» **Task to complete**: Pull every line with "flops" from the material.

» **Supplied data**:
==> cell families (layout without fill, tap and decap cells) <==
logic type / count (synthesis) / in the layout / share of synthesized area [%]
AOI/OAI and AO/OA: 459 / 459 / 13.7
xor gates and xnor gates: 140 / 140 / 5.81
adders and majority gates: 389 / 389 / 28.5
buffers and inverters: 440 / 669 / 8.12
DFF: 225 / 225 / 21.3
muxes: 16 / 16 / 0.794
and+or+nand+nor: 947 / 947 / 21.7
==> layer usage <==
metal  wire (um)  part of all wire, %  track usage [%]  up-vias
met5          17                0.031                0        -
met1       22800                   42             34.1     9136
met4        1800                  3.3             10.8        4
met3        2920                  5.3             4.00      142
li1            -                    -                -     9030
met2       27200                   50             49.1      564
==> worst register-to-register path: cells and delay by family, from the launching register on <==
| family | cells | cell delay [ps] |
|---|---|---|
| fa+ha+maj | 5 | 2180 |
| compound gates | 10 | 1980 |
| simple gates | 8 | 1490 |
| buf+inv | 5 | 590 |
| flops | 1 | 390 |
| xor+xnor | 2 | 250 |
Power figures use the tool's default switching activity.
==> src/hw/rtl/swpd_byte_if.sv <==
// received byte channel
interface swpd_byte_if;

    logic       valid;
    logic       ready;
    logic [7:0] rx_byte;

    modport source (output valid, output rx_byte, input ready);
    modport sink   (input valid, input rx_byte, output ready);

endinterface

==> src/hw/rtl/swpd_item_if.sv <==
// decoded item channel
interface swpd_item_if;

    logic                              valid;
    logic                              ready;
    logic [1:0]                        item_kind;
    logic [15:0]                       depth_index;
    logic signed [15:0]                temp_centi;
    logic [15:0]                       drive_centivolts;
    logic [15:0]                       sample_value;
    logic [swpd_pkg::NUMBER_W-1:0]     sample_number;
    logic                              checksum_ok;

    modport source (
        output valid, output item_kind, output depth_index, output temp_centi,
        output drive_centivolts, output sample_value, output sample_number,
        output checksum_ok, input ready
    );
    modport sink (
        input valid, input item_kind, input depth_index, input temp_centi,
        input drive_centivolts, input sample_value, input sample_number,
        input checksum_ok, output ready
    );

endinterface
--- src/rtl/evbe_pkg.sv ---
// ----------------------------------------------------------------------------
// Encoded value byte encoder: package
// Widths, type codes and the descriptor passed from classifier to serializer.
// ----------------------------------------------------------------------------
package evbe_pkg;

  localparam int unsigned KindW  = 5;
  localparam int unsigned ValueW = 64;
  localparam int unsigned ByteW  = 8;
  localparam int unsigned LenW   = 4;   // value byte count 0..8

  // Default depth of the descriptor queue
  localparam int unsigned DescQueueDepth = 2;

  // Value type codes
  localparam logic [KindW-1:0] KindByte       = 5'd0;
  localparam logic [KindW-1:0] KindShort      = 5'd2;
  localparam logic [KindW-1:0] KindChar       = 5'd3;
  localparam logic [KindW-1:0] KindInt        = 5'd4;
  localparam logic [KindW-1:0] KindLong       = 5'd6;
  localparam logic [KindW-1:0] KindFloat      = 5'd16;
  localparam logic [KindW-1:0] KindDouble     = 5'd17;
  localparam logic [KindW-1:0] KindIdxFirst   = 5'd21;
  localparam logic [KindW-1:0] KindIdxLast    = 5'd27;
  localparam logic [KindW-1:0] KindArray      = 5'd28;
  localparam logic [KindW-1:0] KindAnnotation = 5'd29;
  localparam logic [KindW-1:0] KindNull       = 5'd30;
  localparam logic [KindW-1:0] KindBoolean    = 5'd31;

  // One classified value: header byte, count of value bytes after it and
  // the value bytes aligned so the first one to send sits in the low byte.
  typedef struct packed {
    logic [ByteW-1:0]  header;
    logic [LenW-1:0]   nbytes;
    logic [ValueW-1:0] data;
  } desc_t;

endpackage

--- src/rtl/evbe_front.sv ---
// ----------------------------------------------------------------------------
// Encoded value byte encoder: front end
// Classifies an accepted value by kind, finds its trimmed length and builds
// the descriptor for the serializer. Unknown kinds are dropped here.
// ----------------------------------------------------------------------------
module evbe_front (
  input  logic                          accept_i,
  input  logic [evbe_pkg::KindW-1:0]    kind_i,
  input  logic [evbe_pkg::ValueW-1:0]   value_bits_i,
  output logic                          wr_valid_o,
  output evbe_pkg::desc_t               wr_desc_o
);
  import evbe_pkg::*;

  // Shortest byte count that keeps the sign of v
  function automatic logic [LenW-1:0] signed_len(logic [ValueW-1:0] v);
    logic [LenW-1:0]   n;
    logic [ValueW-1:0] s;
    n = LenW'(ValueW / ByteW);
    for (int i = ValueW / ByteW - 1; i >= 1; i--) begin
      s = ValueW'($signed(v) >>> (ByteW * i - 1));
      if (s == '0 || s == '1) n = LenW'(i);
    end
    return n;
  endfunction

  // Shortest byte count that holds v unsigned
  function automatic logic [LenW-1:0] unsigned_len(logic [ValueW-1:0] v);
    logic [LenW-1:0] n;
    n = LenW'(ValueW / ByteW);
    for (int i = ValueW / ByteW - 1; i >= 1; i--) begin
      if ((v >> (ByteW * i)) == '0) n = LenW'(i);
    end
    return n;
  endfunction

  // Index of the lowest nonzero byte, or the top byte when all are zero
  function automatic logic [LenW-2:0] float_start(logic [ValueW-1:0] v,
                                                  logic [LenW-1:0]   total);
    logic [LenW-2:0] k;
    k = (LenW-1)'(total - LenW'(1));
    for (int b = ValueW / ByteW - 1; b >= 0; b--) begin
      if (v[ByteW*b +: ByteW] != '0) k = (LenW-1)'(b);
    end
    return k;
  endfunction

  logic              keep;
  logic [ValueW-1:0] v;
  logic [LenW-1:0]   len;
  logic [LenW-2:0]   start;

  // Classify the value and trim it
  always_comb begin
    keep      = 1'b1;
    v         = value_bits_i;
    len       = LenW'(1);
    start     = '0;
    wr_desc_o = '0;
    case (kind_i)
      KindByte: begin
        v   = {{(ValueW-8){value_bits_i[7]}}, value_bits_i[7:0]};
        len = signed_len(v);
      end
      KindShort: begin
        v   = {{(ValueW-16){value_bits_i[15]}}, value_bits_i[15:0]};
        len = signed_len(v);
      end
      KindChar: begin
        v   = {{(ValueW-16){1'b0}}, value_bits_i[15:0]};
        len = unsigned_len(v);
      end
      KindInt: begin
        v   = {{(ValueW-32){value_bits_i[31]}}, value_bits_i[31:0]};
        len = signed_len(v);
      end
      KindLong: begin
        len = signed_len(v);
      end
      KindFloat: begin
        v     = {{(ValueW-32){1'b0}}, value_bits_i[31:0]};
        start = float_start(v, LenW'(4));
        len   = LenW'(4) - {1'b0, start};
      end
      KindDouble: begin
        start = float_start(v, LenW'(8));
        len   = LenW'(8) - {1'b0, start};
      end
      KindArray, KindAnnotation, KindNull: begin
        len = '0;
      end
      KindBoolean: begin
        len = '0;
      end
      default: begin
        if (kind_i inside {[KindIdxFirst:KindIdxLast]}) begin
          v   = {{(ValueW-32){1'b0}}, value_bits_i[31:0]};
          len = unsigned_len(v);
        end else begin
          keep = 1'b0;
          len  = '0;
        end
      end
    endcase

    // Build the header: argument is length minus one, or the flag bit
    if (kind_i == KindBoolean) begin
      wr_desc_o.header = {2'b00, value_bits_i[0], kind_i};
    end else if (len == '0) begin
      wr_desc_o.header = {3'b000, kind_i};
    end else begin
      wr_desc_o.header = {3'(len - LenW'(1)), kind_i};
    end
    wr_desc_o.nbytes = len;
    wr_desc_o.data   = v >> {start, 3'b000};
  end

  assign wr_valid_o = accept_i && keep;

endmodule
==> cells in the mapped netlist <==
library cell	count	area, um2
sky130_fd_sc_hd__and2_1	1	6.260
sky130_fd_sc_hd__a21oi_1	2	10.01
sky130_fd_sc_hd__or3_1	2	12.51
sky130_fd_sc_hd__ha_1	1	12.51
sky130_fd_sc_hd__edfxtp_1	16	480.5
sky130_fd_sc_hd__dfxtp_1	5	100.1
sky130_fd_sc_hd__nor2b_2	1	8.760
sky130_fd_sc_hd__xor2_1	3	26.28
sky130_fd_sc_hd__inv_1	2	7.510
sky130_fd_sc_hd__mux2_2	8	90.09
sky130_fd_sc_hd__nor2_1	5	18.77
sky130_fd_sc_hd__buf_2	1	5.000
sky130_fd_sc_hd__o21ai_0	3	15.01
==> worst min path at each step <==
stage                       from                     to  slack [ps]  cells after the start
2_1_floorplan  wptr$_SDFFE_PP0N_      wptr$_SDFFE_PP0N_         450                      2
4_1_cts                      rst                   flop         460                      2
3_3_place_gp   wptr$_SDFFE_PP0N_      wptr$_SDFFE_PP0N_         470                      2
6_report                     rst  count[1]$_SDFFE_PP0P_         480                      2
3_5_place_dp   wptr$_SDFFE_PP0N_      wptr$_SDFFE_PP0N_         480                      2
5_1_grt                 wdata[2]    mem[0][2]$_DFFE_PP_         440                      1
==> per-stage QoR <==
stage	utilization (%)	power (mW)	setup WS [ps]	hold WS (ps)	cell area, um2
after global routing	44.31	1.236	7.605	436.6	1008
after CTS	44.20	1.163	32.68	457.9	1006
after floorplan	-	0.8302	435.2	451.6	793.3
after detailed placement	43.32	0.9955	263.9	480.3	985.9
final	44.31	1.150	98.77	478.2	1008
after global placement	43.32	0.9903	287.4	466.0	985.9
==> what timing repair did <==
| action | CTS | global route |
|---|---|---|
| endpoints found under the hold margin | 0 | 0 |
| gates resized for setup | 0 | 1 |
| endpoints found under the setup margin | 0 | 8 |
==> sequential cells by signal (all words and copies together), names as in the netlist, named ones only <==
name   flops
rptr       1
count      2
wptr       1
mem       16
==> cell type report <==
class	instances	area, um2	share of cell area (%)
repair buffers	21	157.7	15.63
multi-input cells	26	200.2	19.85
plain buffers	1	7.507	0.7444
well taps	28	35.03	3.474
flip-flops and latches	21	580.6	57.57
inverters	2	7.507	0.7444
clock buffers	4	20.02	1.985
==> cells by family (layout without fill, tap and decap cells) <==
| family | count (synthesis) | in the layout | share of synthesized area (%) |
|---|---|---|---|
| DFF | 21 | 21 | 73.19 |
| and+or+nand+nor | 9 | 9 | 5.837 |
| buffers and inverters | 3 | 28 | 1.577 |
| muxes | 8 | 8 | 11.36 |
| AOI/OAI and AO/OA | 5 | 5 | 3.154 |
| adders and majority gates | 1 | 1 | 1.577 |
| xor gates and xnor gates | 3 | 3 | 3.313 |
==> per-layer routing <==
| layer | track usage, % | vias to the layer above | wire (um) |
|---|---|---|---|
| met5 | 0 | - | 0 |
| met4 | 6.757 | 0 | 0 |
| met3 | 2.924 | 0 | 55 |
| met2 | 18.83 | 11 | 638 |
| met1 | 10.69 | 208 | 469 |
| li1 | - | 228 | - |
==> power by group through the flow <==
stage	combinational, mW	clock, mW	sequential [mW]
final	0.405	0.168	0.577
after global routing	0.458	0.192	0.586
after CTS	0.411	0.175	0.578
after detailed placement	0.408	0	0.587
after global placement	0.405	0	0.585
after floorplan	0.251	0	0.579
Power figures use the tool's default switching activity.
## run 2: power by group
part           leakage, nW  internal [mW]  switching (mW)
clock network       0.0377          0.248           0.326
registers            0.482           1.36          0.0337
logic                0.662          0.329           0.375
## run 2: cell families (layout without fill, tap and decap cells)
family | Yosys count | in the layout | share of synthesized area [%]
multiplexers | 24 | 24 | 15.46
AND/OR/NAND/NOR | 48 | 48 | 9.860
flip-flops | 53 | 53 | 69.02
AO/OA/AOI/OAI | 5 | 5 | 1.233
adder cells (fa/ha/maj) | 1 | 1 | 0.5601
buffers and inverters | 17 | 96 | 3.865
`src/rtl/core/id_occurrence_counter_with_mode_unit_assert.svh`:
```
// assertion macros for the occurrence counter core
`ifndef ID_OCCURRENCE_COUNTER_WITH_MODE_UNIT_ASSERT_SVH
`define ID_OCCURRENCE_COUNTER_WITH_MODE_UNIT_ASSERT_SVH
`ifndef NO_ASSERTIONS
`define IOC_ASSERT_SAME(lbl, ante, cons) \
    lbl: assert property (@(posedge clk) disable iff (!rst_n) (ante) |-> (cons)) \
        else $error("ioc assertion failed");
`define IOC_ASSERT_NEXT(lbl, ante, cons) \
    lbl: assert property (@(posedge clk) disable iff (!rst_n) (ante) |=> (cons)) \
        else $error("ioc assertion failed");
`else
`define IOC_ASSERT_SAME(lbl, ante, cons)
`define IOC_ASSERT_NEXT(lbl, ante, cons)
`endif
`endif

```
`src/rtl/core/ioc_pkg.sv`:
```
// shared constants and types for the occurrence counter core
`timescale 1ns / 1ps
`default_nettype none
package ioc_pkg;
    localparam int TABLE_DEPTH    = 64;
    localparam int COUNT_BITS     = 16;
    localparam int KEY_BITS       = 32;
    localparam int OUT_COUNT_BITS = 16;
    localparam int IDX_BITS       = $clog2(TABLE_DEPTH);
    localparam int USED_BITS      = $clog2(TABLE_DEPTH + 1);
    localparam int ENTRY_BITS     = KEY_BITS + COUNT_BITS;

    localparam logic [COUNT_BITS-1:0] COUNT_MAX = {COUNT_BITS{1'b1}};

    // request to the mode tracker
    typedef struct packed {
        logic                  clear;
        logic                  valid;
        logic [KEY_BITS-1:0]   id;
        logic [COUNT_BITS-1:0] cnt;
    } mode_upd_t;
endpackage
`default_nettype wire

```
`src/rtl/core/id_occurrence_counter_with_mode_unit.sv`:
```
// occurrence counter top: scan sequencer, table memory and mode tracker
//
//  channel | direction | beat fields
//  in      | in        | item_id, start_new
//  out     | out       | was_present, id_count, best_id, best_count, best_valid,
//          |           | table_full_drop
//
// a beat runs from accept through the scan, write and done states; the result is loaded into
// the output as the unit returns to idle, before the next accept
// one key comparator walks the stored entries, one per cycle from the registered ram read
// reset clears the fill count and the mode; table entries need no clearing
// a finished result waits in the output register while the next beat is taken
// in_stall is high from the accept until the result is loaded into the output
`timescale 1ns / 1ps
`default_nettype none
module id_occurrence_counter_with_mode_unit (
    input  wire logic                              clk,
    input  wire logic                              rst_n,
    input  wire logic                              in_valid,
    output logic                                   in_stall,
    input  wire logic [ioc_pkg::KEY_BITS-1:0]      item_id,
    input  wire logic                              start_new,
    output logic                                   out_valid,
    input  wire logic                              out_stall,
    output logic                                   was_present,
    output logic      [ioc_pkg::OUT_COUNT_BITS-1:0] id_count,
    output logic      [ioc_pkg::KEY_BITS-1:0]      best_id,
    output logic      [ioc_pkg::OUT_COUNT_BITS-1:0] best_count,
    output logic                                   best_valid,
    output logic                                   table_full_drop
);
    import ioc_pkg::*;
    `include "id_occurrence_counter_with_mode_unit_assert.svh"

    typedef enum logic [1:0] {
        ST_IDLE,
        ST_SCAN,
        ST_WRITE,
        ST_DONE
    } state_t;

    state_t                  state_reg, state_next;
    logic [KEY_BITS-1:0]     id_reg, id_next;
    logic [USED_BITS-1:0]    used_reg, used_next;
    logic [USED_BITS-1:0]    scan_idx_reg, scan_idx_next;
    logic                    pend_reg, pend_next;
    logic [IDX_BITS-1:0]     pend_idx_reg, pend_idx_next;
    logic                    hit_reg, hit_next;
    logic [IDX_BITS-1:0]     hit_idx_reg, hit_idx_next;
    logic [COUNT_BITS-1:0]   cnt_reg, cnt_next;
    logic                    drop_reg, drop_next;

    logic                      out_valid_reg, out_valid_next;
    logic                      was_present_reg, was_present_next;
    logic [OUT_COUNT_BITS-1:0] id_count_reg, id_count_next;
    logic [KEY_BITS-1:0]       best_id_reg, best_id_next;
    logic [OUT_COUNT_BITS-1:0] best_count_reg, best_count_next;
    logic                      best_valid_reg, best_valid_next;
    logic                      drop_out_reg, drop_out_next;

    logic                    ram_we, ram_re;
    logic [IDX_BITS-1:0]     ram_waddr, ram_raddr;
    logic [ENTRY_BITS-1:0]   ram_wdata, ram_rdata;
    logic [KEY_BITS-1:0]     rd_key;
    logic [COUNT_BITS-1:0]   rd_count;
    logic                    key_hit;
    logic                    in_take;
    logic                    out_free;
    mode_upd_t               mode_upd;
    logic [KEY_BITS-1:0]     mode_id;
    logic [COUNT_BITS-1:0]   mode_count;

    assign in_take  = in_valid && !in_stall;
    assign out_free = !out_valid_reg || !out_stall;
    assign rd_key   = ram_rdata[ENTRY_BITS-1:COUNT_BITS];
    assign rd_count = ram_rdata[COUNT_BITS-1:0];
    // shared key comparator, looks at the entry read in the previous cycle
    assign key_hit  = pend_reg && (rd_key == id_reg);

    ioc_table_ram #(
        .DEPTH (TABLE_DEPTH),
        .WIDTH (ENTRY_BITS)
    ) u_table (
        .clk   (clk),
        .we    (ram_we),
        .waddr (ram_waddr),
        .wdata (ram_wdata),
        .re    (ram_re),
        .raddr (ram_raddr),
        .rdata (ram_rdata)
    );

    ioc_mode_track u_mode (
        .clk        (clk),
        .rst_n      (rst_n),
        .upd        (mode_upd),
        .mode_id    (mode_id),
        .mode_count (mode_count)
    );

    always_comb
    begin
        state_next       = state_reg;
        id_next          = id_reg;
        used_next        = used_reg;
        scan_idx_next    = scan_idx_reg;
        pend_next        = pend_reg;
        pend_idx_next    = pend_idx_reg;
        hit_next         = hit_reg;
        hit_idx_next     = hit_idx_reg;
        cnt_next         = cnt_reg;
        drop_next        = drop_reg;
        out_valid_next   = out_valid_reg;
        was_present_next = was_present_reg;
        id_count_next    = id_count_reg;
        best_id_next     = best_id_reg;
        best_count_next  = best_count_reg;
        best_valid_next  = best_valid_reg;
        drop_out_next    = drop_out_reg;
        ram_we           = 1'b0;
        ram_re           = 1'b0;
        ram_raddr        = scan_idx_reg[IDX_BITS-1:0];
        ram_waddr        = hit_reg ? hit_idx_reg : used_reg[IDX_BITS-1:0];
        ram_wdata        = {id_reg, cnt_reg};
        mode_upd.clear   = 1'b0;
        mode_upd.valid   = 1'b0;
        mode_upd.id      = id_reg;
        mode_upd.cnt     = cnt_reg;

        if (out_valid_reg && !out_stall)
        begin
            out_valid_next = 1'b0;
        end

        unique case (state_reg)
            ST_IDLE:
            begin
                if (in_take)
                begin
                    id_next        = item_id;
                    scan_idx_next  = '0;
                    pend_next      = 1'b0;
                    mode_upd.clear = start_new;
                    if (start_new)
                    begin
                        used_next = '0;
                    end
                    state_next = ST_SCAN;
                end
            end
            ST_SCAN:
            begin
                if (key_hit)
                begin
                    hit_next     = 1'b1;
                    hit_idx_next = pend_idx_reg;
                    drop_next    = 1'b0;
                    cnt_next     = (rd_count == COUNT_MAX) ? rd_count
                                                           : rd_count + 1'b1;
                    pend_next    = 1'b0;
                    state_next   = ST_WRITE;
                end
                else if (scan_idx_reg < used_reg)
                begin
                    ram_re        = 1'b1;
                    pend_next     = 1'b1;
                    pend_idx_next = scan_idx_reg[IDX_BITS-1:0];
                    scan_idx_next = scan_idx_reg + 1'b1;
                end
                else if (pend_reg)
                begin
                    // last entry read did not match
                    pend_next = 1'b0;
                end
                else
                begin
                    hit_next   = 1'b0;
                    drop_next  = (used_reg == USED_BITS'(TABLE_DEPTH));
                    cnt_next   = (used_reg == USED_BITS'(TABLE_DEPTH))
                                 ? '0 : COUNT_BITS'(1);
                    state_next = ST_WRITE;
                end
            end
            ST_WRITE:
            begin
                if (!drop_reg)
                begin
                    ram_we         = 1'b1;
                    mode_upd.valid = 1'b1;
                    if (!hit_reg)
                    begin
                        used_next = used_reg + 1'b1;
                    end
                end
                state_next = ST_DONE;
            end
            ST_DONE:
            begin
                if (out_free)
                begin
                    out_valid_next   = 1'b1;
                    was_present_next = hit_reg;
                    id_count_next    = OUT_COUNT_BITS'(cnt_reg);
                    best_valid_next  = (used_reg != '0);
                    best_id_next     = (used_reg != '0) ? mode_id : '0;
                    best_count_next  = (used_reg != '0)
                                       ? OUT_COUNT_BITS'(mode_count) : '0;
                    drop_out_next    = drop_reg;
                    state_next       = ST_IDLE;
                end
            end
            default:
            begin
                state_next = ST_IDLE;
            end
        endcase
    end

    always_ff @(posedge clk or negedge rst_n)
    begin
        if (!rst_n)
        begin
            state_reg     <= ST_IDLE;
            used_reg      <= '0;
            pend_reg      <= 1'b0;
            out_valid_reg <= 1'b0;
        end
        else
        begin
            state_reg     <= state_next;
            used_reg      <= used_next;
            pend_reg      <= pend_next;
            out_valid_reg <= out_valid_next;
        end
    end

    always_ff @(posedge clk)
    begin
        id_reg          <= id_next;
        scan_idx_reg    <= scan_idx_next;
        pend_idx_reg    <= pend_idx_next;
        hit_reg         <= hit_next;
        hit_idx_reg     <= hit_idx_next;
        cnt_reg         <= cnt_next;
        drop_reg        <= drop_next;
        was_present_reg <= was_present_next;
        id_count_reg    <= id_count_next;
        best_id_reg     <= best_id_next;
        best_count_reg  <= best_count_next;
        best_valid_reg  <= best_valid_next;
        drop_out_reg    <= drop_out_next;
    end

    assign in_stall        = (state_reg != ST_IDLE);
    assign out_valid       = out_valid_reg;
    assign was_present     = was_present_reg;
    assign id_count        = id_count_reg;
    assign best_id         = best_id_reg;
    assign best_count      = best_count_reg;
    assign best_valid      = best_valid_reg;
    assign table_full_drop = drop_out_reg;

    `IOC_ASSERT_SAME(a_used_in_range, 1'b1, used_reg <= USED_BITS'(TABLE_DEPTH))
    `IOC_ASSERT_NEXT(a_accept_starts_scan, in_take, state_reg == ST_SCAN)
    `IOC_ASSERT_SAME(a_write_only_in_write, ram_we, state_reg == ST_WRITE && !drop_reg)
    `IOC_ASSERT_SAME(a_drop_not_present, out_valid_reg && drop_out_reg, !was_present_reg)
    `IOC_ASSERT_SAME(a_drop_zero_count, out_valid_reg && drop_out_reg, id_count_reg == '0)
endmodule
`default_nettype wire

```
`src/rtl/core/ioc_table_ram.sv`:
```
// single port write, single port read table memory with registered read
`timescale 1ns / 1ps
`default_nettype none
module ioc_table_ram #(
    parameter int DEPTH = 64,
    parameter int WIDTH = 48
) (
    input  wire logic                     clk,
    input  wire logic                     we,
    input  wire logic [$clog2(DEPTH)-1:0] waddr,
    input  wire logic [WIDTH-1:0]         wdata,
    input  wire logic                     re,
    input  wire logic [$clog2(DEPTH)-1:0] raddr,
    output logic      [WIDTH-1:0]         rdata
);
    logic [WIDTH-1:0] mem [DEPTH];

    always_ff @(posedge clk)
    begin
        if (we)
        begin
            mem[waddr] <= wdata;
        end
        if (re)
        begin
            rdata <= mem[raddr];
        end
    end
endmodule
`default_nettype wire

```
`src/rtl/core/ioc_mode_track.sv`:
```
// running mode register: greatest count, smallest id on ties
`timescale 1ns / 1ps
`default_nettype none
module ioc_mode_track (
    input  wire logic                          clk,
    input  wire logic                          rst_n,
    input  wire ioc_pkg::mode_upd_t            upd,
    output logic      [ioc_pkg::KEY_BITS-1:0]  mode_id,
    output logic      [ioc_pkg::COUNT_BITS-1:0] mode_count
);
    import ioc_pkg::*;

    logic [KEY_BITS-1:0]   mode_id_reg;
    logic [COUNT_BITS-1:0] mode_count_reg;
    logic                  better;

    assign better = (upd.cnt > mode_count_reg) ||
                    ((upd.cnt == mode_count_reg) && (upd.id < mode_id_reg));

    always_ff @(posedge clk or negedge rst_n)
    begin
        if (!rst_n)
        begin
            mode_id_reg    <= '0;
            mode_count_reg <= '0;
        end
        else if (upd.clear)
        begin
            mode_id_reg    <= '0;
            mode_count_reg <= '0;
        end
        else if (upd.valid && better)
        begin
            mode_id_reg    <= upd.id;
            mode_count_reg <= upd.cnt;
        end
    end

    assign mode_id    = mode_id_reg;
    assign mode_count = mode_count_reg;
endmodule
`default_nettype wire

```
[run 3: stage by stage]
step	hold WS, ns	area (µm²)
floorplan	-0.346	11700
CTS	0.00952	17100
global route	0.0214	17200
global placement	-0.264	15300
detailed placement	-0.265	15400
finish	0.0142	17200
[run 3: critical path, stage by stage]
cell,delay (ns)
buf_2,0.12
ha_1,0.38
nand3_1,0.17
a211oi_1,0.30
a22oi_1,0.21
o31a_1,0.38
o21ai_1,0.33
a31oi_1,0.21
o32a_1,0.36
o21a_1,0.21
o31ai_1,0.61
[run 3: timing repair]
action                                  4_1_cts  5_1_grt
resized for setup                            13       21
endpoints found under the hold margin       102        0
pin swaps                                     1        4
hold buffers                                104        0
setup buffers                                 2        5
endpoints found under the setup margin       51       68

» **Response area**:
| flops | 1 | 390 |
name   flops
flip-flops and latches	21	580.6	57.57
flip-flops | 53 | 53 | 69.02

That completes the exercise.